Weakness or delayed activation of the hip abductors can produce a Trendelenburg gait, marked by pelvic drop on the unsupported side. Such patterns may prompt compensations that increase joint stress and injury risk.
The gluteal muscles and running
The gluteals take on a larger role in running. Biomechanical studies indicate the gluteus maximus generates substantial power during push-off and helps control forward trunk motion. The gluteus medius and minimus provide lateral stability and resist excessive femoral internal rotation and hip adduction, mechanics associated with knee valgus and certain overuse injuries.
Experts generally agree that stronger, well-coordinated glutes support performance and may reduce injury risk in runners. Bret Contreras and others advocate targeted strengthening to address common deficits in the kinetic chain.
Perspective on gluteal development
Comparative work shows the human gluteus maximus is markedly larger than that of other primates, a difference widely linked to bipedal locomotion. Researchers hypothesize that enhanced hip extension power supported upright posture and efficient long-distance walking and running in early hominins, potentially aiding foraging and persistence activities. These evolutionary interpretations are supported by comparative anatomy and modeling but should be viewed as informed hypotheses rather than definitive fact.

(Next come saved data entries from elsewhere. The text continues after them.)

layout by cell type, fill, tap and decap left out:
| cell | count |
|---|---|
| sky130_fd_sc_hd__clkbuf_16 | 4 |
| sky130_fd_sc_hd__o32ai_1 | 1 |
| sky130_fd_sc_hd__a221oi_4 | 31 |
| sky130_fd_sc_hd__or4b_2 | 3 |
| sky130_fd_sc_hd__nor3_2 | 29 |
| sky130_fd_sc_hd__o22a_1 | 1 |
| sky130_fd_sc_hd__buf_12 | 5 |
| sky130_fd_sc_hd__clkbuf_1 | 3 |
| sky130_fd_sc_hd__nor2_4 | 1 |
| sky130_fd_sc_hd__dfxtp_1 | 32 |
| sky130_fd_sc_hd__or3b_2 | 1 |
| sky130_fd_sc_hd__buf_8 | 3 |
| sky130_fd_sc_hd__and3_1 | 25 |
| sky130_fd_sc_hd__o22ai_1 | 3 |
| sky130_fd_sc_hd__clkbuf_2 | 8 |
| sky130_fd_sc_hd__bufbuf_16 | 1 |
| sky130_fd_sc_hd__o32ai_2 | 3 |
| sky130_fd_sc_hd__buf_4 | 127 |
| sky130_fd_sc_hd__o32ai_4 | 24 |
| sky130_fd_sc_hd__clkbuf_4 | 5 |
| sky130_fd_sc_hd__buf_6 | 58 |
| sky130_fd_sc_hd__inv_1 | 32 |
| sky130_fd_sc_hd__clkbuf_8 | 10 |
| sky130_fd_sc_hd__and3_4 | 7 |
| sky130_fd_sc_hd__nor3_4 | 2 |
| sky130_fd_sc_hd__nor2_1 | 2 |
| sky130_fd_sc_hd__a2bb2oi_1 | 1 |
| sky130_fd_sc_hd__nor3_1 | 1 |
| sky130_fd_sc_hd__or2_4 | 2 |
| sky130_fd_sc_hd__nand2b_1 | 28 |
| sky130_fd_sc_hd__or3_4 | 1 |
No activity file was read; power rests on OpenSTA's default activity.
===== config.mk =====
export PLATFORM = sky130hd
export DESIGN_NAME = json_escape_to_utf8_decoder_top_flat
export DESIGN_NICKNAME = d
export VERILOG_FILES = /design/src/rtl/core/esc2u_pkg.sv /design/src/rtl/core/esc2u_in_if.sv /design/src/rtl/core/esc2u_out_if.sv /design/src/rtl/core/esc2u_front.sv /design/src/rtl/core/esc2u_queue.sv /design/src/rtl/core/esc2u_back.sv /design/src/rtl/core/json_escape_to_utf8_decoder_top.sv /design/src/flat_wrapper.sv
export SDC_FILE = /design/constraint.sdc
export NUM_CORES = 1
export LEC_CHECK = 0
export ABC_AREA = 0
export BUFFER_PORTS_ARGS = -buffer_cell sky130_fd_sc_hd__buf_2
export CORE_MARGIN = 5
export CORE_UTILIZATION = 40
export CTS_BUF_LIST = sky130_fd_sc_hd__clkbuf_8 sky130_fd_sc_hd__clkbuf_16
export CTS_CLUSTER_DIAMETER = 150
export DETAILED_ROUTE_END_ITERATION = 7
export HOLD_SLACK_MARGIN = 0.1
export PLACE_DENSITY = 0.63
export RECOVER_POWER = 25
export SYNTH_ARGS = -nofsm -noshare
export SYNTH_HDL_FRONTEND = slang
export SYNTH_HIERARCHICAL = 1
export SYNTH_SLANG_ARGS = --single-unit

===== constraint.sdc =====
create_clock -name clk -period 7.8 [get_ports clk]
set_clock_uncertainty 0.2 [all_clocks]
set_input_delay 0.78 -clock clk [delete_from_list [all_inputs] [get_ports clk]]
set_output_delay 0.78 -clock clk [all_outputs]
set_load 0.05 [all_outputs]
**config.mk**
```make
export PLATFORM = sky130hd
export DESIGN_NAME = tfr_swizzle
export DESIGN_NICKNAME = d
export VERILOG_FILES = /design/src/hw/rtl/tfr_pkg.sv /design/src/hw/rtl/tfr_swizzle.sv
export SDC_FILE = /design/constraint.sdc
export NUM_CORES = 1
export LEC_CHECK = 0
export ABC_AREA = 1
export BUFFER_PORTS_ARGS = -buffer_cell sky130_fd_sc_hd__buf_2
export CORE_ASPECT_RATIO = 1.4
export CORE_MARGIN = 1.5
export CORE_UTILIZATION = 44
export DETAILED_ROUTE_END_ITERATION = 8
export PLACE_DENSITY = 0.95
export SETUP_SLACK_MARGIN = 0.02
export SLEW_MARGIN = 25
export SYNTH_ARGS = -nofsm -noshare
export SYNTH_HDL_FRONTEND = slang
export SYNTH_SLANG_ARGS = --single-unit
```
**constraint.sdc**
```tcl
create_clock -name vclk -period 2.35
set_input_delay 0.47 -clock vclk [all_inputs]
set_output_delay 0.47 -clock vclk [all_outputs]
set_load 0.03 [all_outputs]
```
**src/hw/rtl/tfr_pkg.sv**
```systemverilog
// Shared types and constants for the texel format converter.
`default_nettype none

package tfr_pkg;

    // Source format codes held in the source_format register.
    typedef enum logic [2:0] {
        FMT_BGRA8 = 3'd0,
        FMT_RGBA8 = 3'd1,
        FMT_ABGR8 = 3'd2,
        FMT_ARGB8 = 3'd3,
        FMT_BGR8  = 3'd4,
        FMT_RGB8  = 3'd5,
        FMT_P8    = 3'd6,
        FMT_UNSUP = 3'd7
    } t_fmt;

    // Request codes on the req_type field.
    localparam logic REQ_CONVERT = 1'b0;
    localparam logic REQ_PALETTE = 1'b1;

    // Register index (paddr[2]) of the source_format register.
    localparam logic REG_SOURCE_FORMAT = 1'b0;

    localparam t_fmt FMT_RESET = FMT_RGBA8;

    localparam int PALETTE_DEPTH_DEF = 256;

    // One converted texel.
    typedef struct packed {
        logic [7:0] red;
        logic [7:0] green;
        logic [7:0] blue;
        logic [7:0] alpha;
        logic       unsupported;
    } t_pix;

endpackage

`default_nettype wire

```
**src/hw/rtl/tfr_swizzle.sv**
```systemverilog
// Byte swizzle and palette unpack from source format to RGBA8 channels.
`default_nettype none

module tfr_swizzle (
    input  wire tfr_pkg::t_fmt i_fmt,
    input  wire logic [31:0]   i_texel_bytes,
    input  wire logic [31:0]   i_pal_entry,
    input  wire logic          i_pal_oor,
    output tfr_pkg::t_pix      o_pix
);

    logic [7:0] b0, b1, b2, b3;
    logic [7:0] p0, p1, p2, p3;

    assign b0 = i_texel_bytes[7:0];
    assign b1 = i_texel_bytes[15:8];
    assign b2 = i_texel_bytes[23:16];
    assign b3 = i_texel_bytes[31:24];

    assign p0 = i_pal_entry[7:0];
    assign p1 = i_pal_entry[15:8];
    assign p2 = i_pal_entry[23:16];
    assign p3 = i_pal_entry[31:24];

    always_comb begin
        o_pix = '0;
        case (i_fmt)
            tfr_pkg::FMT_BGRA8: begin
                o_pix.red = b2; o_pix.green = b1; o_pix.blue = b0; o_pix.alpha = b3;
            end
            tfr_pkg::FMT_RGBA8: begin
                o_pix.red = b0; o_pix.green = b1; o_pix.blue = b2; o_pix.alpha = b3;
            end
            tfr_pkg::FMT_ABGR8: begin
                o_pix.red = b3; o_pix.green = b2; o_pix.blue = b1; o_pix.alpha = b0;
            end
            tfr_pkg::FMT_ARGB8: begin
                o_pix.red = b1; o_pix.green = b2; o_pix.blue = b3; o_pix.alpha = b0;
            end
            tfr_pkg::FMT_BGR8: begin
                o_pix.red = b2; o_pix.green = b1; o_pix.blue = b0;
            end
            tfr_pkg::FMT_RGB8: begin
                o_pix.red = b0; o_pix.green = b1; o_pix.blue = b2;
            end
            tfr_pkg::FMT_P8: begin
                // out-of-range index reads as zero colour
                if (!i_pal_oor) begin
                    o_pix.red = p2; o_pix.green = p1; o_pix.blue = p0; o_pix.alpha = p3;
                end
            end
            default: begin
                o_pix.unsupported = 1'b1;
            end
        endcase
    end

endmodule

`default_nettype wire

```
==> impl_metrics.env, run 1 <==
export IMPL_antenna_found_initial=0
export IMPL_synth_top_cells_by_area="sky130_fd_sc_hd__nand2_1, sky130_fd_sc_hd__nor2_1, sky130_fd_sc_hd__nand3_1"
export IMPL_max_slew_headroom_pct=61.2
export IMPL_gp_congestion=0.872
export IMPL_pre_cts_slack_ns=0.227
export IMPL_timing_max_transition_violations_final=0
export IMPL_holdWs_ns=1.28
export IMPL_post_route_min_period_ns=2.16
export IMPL_synth_largest_area_cell="sky130_fd_sc_hd__nand2_1"
export IMPL_boundaryPins=101
export IMPL_cts_resized_gates=0
export IMPL_critical_path_required_ns=1.88
export IMPL_post_cts_buffers=0
export IMPL_rsz_0062_raised_after_global_routing="false"
export IMPL_area_growth_synth_to_final_pct=42.5
export IMPL_globalRouteOverflowTotal=0
export IMPL_cts_hold_buf=0
export IMPL_synthesized_area_sq_um=1210
export IMPL_run_status="complete, no violations"
export IMPL_register_area_sq_um=0
export IMPL_multi_input_comb_area_sq_um=1000
export IMPL_dieHeight_um=65.0
export IMPL_detailed_placement_hpwl_um=3290
export IMPL_criticalPathCategory="input port to output port"
export IMPL_ir_worst_vdd_uv=130
export IMPL_floorplan_initialDensity_pct=46.2
export IMPL_synth_cell_type_count=16
export IMPL_drive_above_1_share_pct=29.9
export IMPL_most_repeated_library_cell_on_the_critical_path="sky130_fd_sc_hd__nand2_1"
export IMPL_final_critical_path_setup_slack_ns=0.190
export IMPL_rows=22
export IMPL_seq_cell_count=0
export IMPL_data_arrival_at_the_endpoint_of_the_critical_path_ns=1.69
export IMPL_timing_critical_path_cells="buf_2, nor2_2, nand2_1, nand2_1, nor2_1, nand2_1, buf_2"
export IMPL_die_w_um=47.3
export IMPL_highest_delay_cell_along_the_critical_path="sky130_fd_sc_hd__nor2_2"
export IMPL_n_fill_cell=289
export IMPL_postSynthNetCount=356
export IMPL_most_frequent_standard_cell_in_the_layout_excluding_fill_and_tap_cells="sky130_fd_sc_hd__nand2_1"
export IMPL_detail_route_wl_per_cell_um=10.2
export IMPL_cpPeakStageDelay_ns=0.50
export IMPL_grt_first_pass_wirelength_um=6600
export IMPL_final_min_period_over_clock_period_pct=91.9
export IMPL_critical_path_startpoint_type="input port"
export IMPL_p_per_area_nw_per_um2=229
export IMPL_antennaDiodeCount=0
export IMPL_mostFrequentLayoutCells="sky130_fd_sc_hd__nand2_1, sky130_fd_sc_hd__buf_2, sky130_fd_sc_hd__nor2_1, sky130_fd_sc_hd__nand3_1, sky130_fd_sc_hd__inv_1"
export IMPL_wirelength_um=4260
export IMPL_crit_fanout=16
export IMPL_postSynthCellCount=288
export IMPL_floorplan_core_area_sq_um=2620
export IMPL_maxCapViolCount=0
export IMPL_number_of_optimization_iterations_in_the_first_detailed_route_pass=5
export IMPL_pin_count_of_the_biggest_net_entering_global_routing=20
export IMPL_drtIter0Drc=87
export IMPL_number_of_global_route_vias_before_repair=1706
export IMPL_hold_class="input port to output port"
export IMPL_antenna_left=0
export IMPL_synthDominantCellAreaShare_pct=34.8
export IMPL_leakage_uw=0.00115
export IMPL_maxClockFrequency_ghz=0.463
export IMPL_synth_area_per_cell_sq_um=4.20
export IMPL_tns_ns=0
export IMPL_timing_hold_violations_final=0
export IMPL_detail_route_drc_violations=0
export IMPL_worstMarginPinSlew_ns=0.582
export IMPL_die_area_sq_um=3070
export IMPL_yosys_warnings=0
export IMPL_grt_util_all_layers_pct=27.0
export IMPL_place_port_buffers=101
export IMPL_detailroute_via_count=2035
export IMPL_layout_nets=451
export IMPL_report_final_setup_viol=0
export IMPL_n_clock_buffer=0
export IMPL_synth_sequential_area_ratio_pct=0
export IMPL_vias_per_cell=4.88
export IMPL_cp_end_kind="output port"
## worst paths after layout
check,from,end,slack [ns],depth (start not counted)
setup / recovery,i_fmt[0],o_pix[29],0.19,7
hold / removal,i_pal_entry[10],o_pix[19],1.28,4
## metrics by stage
| stage | util, % | cell area, sq um | total power, uW | instances |
|---|---|---|---|---|
| floorplan | - | 1210 | 254 | 288 |
| global placement | 65.9 | 1720 | 386 | 417 |
| detailed placement | 65.9 | 1720 | 392 | 417 |
| CTS | 65.9 | 1720 | 393 | 417 |
| global route | 65.9 | 1720 | 431 | 417 |
| finish | 65.9 | 1720 | 394 | 417 |
## kinds of logic (layout without fill, tap and decap cells)
family                 Yosys count  after routing  share of synthesized area, %
and+or+nand+nor                231            231                          79.4
AOI/OAI and AO/OA                8              8                          3.31
buffers and inverters           49            142                          17.3
## area by class of cell
class	instances	area share [%]
multi-input cells	239	58.0
repair buffers	106	31.5
inverters	36	7.84
well taps	36	2.61
## cell usage after synthesis
cell type and count:
sky130_fd_sc_hd__buf_1 1, sky130_fd_sc_hd__inv_2 3, sky130_fd_sc_hd__nor2_4 1, sky130_fd_sc_hd__clkinv_1 6
sky130_fd_sc_hd__buf_6 1, sky130_fd_sc_hd__clkbuf_1 1, sky130_fd_sc_hd__nand3_1 32, sky130_fd_sc_hd__inv_1 27
sky130_fd_sc_hd__o21ai_1 8, sky130_fd_sc_hd__nor3_1 1, sky130_fd_sc_hd__nand2_1 112, sky130_fd_sc_hd__nor2_1 81
sky130_fd_sc_hd__buf_4 2, sky130_fd_sc_hd__nand3_4 3, sky130_fd_sc_hd__nor2_2 1, sky130_fd_sc_hd__buf_2 8
## power breakdown
group	leakage, uW	internal [uW]	total, uW	switching [uW]
Combinational	0.00115	132	394	263
Clock	0	0	0	0
Sequential	0	0	0	0
Total	0.00115	132	394	263
## layer usage
metal | track usage (%) | up-vias | share of wire (%)
met2 | 48.6 | 99 | 50
met3 | 1.11 | 10 | 8.0
met1 | 33.2 | 872 | 41
li1 | - | 1054 | -
met5 | 0 | - | 0
met4 | 6.25 | 0 | 1.5
## critical path: cells and delay by family
kind / cells / cell delay (ns)
buf+inv: 2 / 0.37
simple gates: 5 / 0.85
Note: power is estimated with default switching activity, not from simulation.
==> inputs of run 2 (changes only) <==
- CORE_ASPECT_RATIO: 1.4 -> 1.25
==> run 2 against run 1 <==
Net effect: largest power group unchanged; largest cell class unchanged; global-route usage decreased by 1.2 points; total power increased by 1.8%; flip-flop and latch count unchanged.
==> impl_metrics.env, run 2 (synthesized netlist as in run 1, its figures left out) <==
export IMPL_antennaDiodeCount=0
export IMPL_tns_ns=0
export IMPL_ir_worst_vdd_uv=120
export IMPL_timing_hold_violations_final=0
export IMPL_seq_cell_count=0
export IMPL_antenna_left=0
export IMPL_leakage_uw=0.00118
export IMPL_cts_resized_gates=0
export IMPL_die_area_sq_um=3070
export IMPL_maxClockFrequency_ghz=0.461
export IMPL_p_per_area_nw_per_um2=228
export IMPL_final_instance_count_excl_fill=420
export IMPL_cts_hold_buf=0
export IMPL_number_of_optimization_iterations_in_the_first_detailed_route_pass=5
export IMPL_area_growth_synth_to_final_pct=45.4
export IMPL_floorplan_core_area_sq_um=2650
export IMPL_place_port_buffers=101
export IMPL_die_w_um=49.9
export IMPL_layout_core_utilization_pct=66.2
export IMPL_worstMarginPinSlew_ns=0.620
export IMPL_mostFrequentLayoutCells="sky130_fd_sc_hd__nand2_1, sky130_fd_sc_hd__buf_2, sky130_fd_sc_hd__nor2_1, sky130_fd_sc_hd__nand3_1, sky130_fd_sc_hd__inv_1"
export IMPL_most_frequent_standard_cell_in_the_layout_excluding_fill_and_tap_cells="sky130_fd_sc_hd__nand2_1"
export IMPL_antenna_found_initial=0
export IMPL_gp_congestion=0.841
export IMPL_number_of_global_route_vias_before_repair=1628
export IMPL_post_route_min_period_ns=2.17
export IMPL_register_area_sq_um=0
export IMPL_wirelength_um=4310
export IMPL_floorplan_initialDensity_pct=45.5
export IMPL_drive_above_1_share_pct=30.8
export IMPL_grt_first_pass_wirelength_um=6460
export IMPL_timing_max_transition_violations_final=0
export IMPL_rows=21
export IMPL_hold_class="input port to output port"
export IMPL_final_critical_path_setup_slack_ns=0.181
export IMPL_critical_path_startpoint_type="input port"
export IMPL_timing_critical_path_cells="buf_2, nand3_4, nor2_4, nand2_1, nand2_1, buf_2"
export IMPL_placed_cells_incl_taps=420
export IMPL_critical_path_required_ns=1.88
export IMPL_vias_per_cell=4.87
export IMPL_post_cts_buffers=0
export IMPL_drtIter0Drc=90
export IMPL_crit_fanout=16
export IMPL_hold_depth=4
export IMPL_report_final_setup_viol=0
export IMPL_detailroute_via_count=2047
export IMPL_cpPeakStageDelay_ns=0.34
export IMPL_detailed_placement_hpwl_um=3310
export IMPL_pre_cts_slack_ns=0.214
export IMPL_data_arrival_at_the_endpoint_of_the_critical_path_ns=1.70
export IMPL_run_status="complete, no violations"
export IMPL_max_slew_headroom_pct=58.7
export IMPL_boundaryPins=101
export IMPL_criticalPathCategory="input port to output port"
export IMPL_layout_nets=456
export IMPL_detail_route_drc_violations=0
export IMPL_globalRouteOverflowTotal=0
export IMPL_maxCapViolCount=0
export IMPL_grt_util_all_layers_pct=25.8
export IMPL_final_min_period_over_clock_period_pct=92.3
export IMPL_rsz_0062_raised_after_global_routing="false"
export IMPL_cp_end_kind="output port"
export IMPL_critPathLaunch="i_fmt[1]"
export IMPL_n_clock_buffer=0
export IMPL_highest_delay_cell_along_the_critical_path="sky130_fd_sc_hd__nor2_4"
export IMPL_pin_count_of_the_biggest_net_entering_global_routing=18
export IMPL_endpoint="o_pix[1]"
export IMPL_detail_route_wl_per_cell_um=10.3
export IMPL_dieHeight_um=61.6
[run 2: cell types whose count changed in the layout (fill, tap and decap cells not counted)]
cell / delta
sky130_fd_sc_hd__buf_4: +5
[run 2: how the worst min path moves through the flow]
stage,from,endpoint,slack [ns]
4_1_cts,i_pal_entry[28],o_pix[5],1.28
6_report,i_pal_entry[28],o_pix[5],1.28
2_1_floorplan,i_pal_entry[24],o_pix[1],1.16
5_1_grt,i_pal_entry[11],o_pix[20],1.29
3_5_place_dp,i_pal_entry[28],o_pix[5],1.28
3_3_place_gp,i_pal_entry[13],o_pix[22],1.28
[run 2: per-layer routing]
layer	wire length (um)	part of all wire, %	up-vias	track usage, %
li1	-	-	1062	-
met1	1840	43	873	30.7
met2	2160	50	106	51.6
met3	283	6.6	6	1.21
met4	22	0.51	0	4.76
met5	0	0	-	0
[run 2: power by group]
group	total [uW]	leakage, uW	internal [uW]	switching, uW
combinational	401	0.00118	137	265
sequential	0	0	0	0
clock	0	0	0	0
[run 2: cell type report]
class | instances | area (sq um)
multi-input combinational | 239 | 1000
fill | 275 | 896
timing repair buffer | 111 | 581
inverter | 36 | 135
tap | 34 | 42.5
[run 2: worst max-delay path: cells and delay by family]
kind	cells	cell delay, ns
and+or+nand+nor	4	0.74
buffers and inverters	2	0.48
[run 2: through the flow]
stage / cell area (sq um) / power [uW] / hold slack [ns]
after global placement: 1760 / 392 / 1.28
after detailed placement: 1760 / 398 / 1.28
final: 1760 / 401 / 1.28
after floorplan: 1210 / 254 / 1.16
after CTS: 1760 / 399 / 1.28
after global routing: 1760 / 436 / 1.29
==> inputs of run 3 (changes only) <==
- ABC_AREA: 1 -> 0
- CELL_PAD_IN_SITES_DETAIL_PLACEMENT: default -> 0
- CELL_PAD_IN_SITES_GLOBAL_PLACEMENT: default -> 1
- CORE_UTILIZATION: 44 -> 20
- PLACE_DENSITY: 0.95 -> 0.88
- clock period: 2.35 -> 1.92 ns (I/O delays scaled with it)
==> run 3 against run 2 <==
Net effect: core utilization shrank 29 points; flip-flop and latch count stayed put; synthesized cell count fell by 57%; critical path type unchanged; combinational power increased by 23%; die area increased by 64%; sequential share of layout area is the same; critical path depth grew 1; worst hold slack lost 0.18 ns; first-iteration DRC count fell by 73%; total power is 23% higher; largest cell class unchanged.
==> impl_metrics.env, run 3 <==
export IMPL_most_repeated_library_cell_on_the_critical_path="sky130_fd_sc_hd__buf_4"
export IMPL_floorplan_core_area_sq_um=4430
export IMPL_timing_critical_path_cells="buf_4, nor4bb_4, buf_4, clkbuf_16, nand2_1, o221ai_1, buf_2"
export IMPL_detailroute_via_count=1355
export IMPL_die_w_um=63.7
export IMPL_synth_area_per_cell_sq_um=7.50
export IMPL_grt_first_pass_wirelength_um=5510
export IMPL_antenna_left=0
export IMPL_detail_route_wl_per_cell_um=13.4
export IMPL_layout_core_utilization_pct=37.3
export IMPL_place_port_buffers=101
export IMPL_globalRouteOverflowTotal=0
export IMPL_most_frequent_standard_cell_in_the_layout_excluding_fill_and_tap_cells="sky130_fd_sc_hd__buf_2"
export IMPL_register_area_sq_um=0
export IMPL_run_status="complete, no violations"
export IMPL_crit_fanout=13
export IMPL_max_slew_headroom_pct=79.8
export IMPL_post_route_min_period_ns=1.88
export IMPL_timing_max_transition_violations_final=0
export IMPL_seq_cell_count=0
export IMPL_cpLargestDelayFamily="buffers and inverters"
export IMPL_n_clock_buffer=0
export IMPL_mostFrequentLayoutCells="sky130_fd_sc_hd__buf_2, sky130_fd_sc_hd__mux2i_1, sky130_fd_sc_hd__buf_4, sky130_fd_sc_hd__nand2_1, sky130_fd_sc_hd__o221ai_1"
export IMPL_holdWs_ns=1.10
export IMPL_wirelength_um=3800
export IMPL_yosys_warnings=0
export IMPL_n_fill_cell=464
export IMPL_synthDominantCellAreaShare_pct=42.3
export IMPL_synth_largest_area_cell="sky130_fd_sc_hd__mux2i_1"
export IMPL_placed_cells_incl_taps=281
export IMPL_cpPeakStageDelay_ns=0.26
export IMPL_critical_path_required_ns=1.54
export IMPL_layout_nets=295
export IMPL_dieHeight_um=78.9
export IMPL_postSynthNetCount=191
export IMPL_synthMostInstantiatedCell="sky130_fd_sc_hd__mux2i_1"
export IMPL_detail_route_drc_violations=0
export IMPL_p_per_area_nw_per_um2=300
export IMPL_timing_hold_violations_final=0
export IMPL_drive_above_1_share_pct=52.9
export IMPL_cp_end_kind="output port"
export IMPL_grt_util_all_layers_pct=13.2
export IMPL_final_instance_count_excl_fill=283
export IMPL_holdCritStartpoint="i_pal_entry[31]"
export IMPL_area_growth_synth_to_final_pct=79.1
export IMPL_tns_ns=0
export IMPL_report_final_setup_viol=0
export IMPL_floorplan_initialDensity_pct=20.8
export IMPL_antenna_found_initial=0
export IMPL_hold_path_endpoint="o_pix[8]"
export IMPL_worstMarginPinSlew_ns=0.295
export IMPL_pin_count_of_the_biggest_net_entering_global_routing=27
export IMPL_gp_congestion=0.674
export IMPL_multi_input_comb_area_sq_um=846
export IMPL_synthTopCellsByCount="sky130_fd_sc_hd__mux2i_1, sky130_fd_sc_hd__nand2_1, sky130_fd_sc_hd__o221ai_1"
export IMPL_synth_top_cells_by_area="sky130_fd_sc_hd__mux2i_1, sky130_fd_sc_hd__o221ai_1, sky130_fd_sc_hd__nand2_1"
export IMPL_rows=27
export IMPL_wp_buf_inv=4
export IMPL_data_arrival_at_the_endpoint_of_the_critical_path_ns=1.50
export IMPL_vias_per_cell=4.79
export IMPL_boundaryPins=101
export IMPL_hold_class="input port to output port"
export IMPL_rsz_0062_raised_after_global_routing="true"
export IMPL_maxCapViolCount=0
export IMPL_antennaDiodeCount=0
export IMPL_drtIter0Drc=24
export IMPL_leakage_uw=0.000880
export IMPL_criticalPathCategory="input port to output port"
export IMPL_synth_cell_type_count=15
export IMPL_number_of_global_route_vias_before_repair=1207
export IMPL_synthesized_area_sq_um=922
export IMPL_ir_worst_vdd_uv=135
export IMPL_critical_path_startpoint_type="input port"
export IMPL_final_min_period_over_clock_period_pct=98.0
export IMPL_postSynthCellCount=123
export IMPL_hold_depth=4
export IMPL_maxClockFrequency_ghz=0.531
export IMPL_highest_delay_cell_along_the_critical_path="sky130_fd_sc_hd__nor4bb_4"
export IMPL_synth_sequential_area_ratio_pct=0
export IMPL_number_of_optimization_iterations_in_the_first_detailed_route_pass=4
export IMPL_detailed_placement_hpwl_um=3040
export IMPL_die_area_sq_um=5030
-- run 3: cell types whose count changed in the layout (fill, tap and decap cells not counted), sizes merged, moves of 9 or more --
cell / before / now
nand3: 35 / 0
inv: 30 / 0
mux2i: 0 / 39
nor2b: 0 / 9
o221ai: 0 / 15
nor2: 83 / 0
nand2: 112 / 23
-- run 3: metal layers --
layer | track usage, % | part of all wire (%) | wire length, um | up-vias
met1 | 17.5 | 45 | 1700 | 621
met4 | 0.435 | 0 | 0 | 0
li1 | - | - | - | 681
met3 | 0.708 | 6.0 | 227 | 0
met5 | 0 | 0 | 0 | -
met2 | 24.6 | 49 | 1880 | 53
-- run 3: cells by family after synthesis --
| logic type | count (synthesis) | share of synthesized area (%) |
|---|---|---|
| multiplexers | 40 | 43.6 |
| buffers and inverters | 15 | 9.90 |
| AND/OR/NAND/NOR | 35 | 17.9 |
| AO/OA/AOI/OAI | 33 | 28.6 |
-- run 3: through the flow --
stage,cell area (sq um),power [uW],setup slack [ns]
after floorplan,922,281,0.0472
after global placement,1540,459,0.0645
after detailed placement,1540,461,0.0468
after CTS,1540,462,0.0446
after global routing,1650,529,-0.00817
final,1650,495,0.0377
-- run 3: what timing repair did --
action / CTS / global route
hold buffers: 0 / 0
buffers inserted: 0 / 1
endpoints found under the setup margin: 0 / 23
gates resized for setup: 0 / 44
-- run 3: worst max path at each step --
stage,startpoint,to,slack [ns],depth (start not counted)
CTS,i_fmt[0],o_pix[16],0.04,6
global route,i_fmt[0],o_pix[32],-0.008,7
floorplan,i_fmt[2],o_pix[13],0.05,4
detailed placement,i_fmt[0],o_pix[11],0.05,6
global placement,i_fmt[1],o_pix[20],0.06,6
finish,i_fmt[0],o_pix[32],0.04,7
-- run 3: final cells by class --
type	count	area share (%)
multi-input cells	108	51.2
well taps	58	4.39
repair buffers	117	44.4
-- run 3: where the power goes --
part	switching, uW	total, uW	internal, uW	leakage [uW]
Combinational	278	495	218	0.000880
Clock	0	0	0	0
Sequential	0	0	0	0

Injury prevention and rehabilitation
Weakness or dysfunction in the gluteals has been associated with patellofemoral pain, iliotibial band syndrome and some forms of low back pain. Clinicians often assess glute strength and activation in patients with these conditions.
Programs that include hip thrusts, side-lying abduction and step-ups can improve pelvic stability and lower-limb alignment during locomotion. Hip thrusts are frequently recommended to target the gluteus maximus while limiting compensation from other muscles. Progressive overload and consistent practice support hypertrophy and neuromuscular control, and these exercises can be scaled for a wide range of fitness levels.
Glute strength and aging
Age-related loss of muscle mass and strength (sarcopenia) can involve the gluteals, with implications for balance and falls. Studies report that older adults with stronger hip abductors and extensors show better balance and lower fall risk. Exercise programs that emphasize glute strengthening, balance training and functional movements are commonly recommended to help maintain independence.
Implications for sport and work
Athletes and physically demanding occupations depend on glute strength for performance. Biomechanical analyses in sports such as soccer, basketball and sprinting link glute activation to explosive movement, directional change and injury prevention. Coaches and trainers often incorporate activation drills and strengthening to enhance neuromuscular control and efficient force transfer through the kinetic chain.
The gluteal muscles supply power, stability and control across daily and athletic movement. Maintaining glute strength and coordinated activation supports efficient gait, injury prevention and rehabilitation. Ongoing research in sports medicine, physical therapy and biomechanics continues to refine strategies to optimize glute function.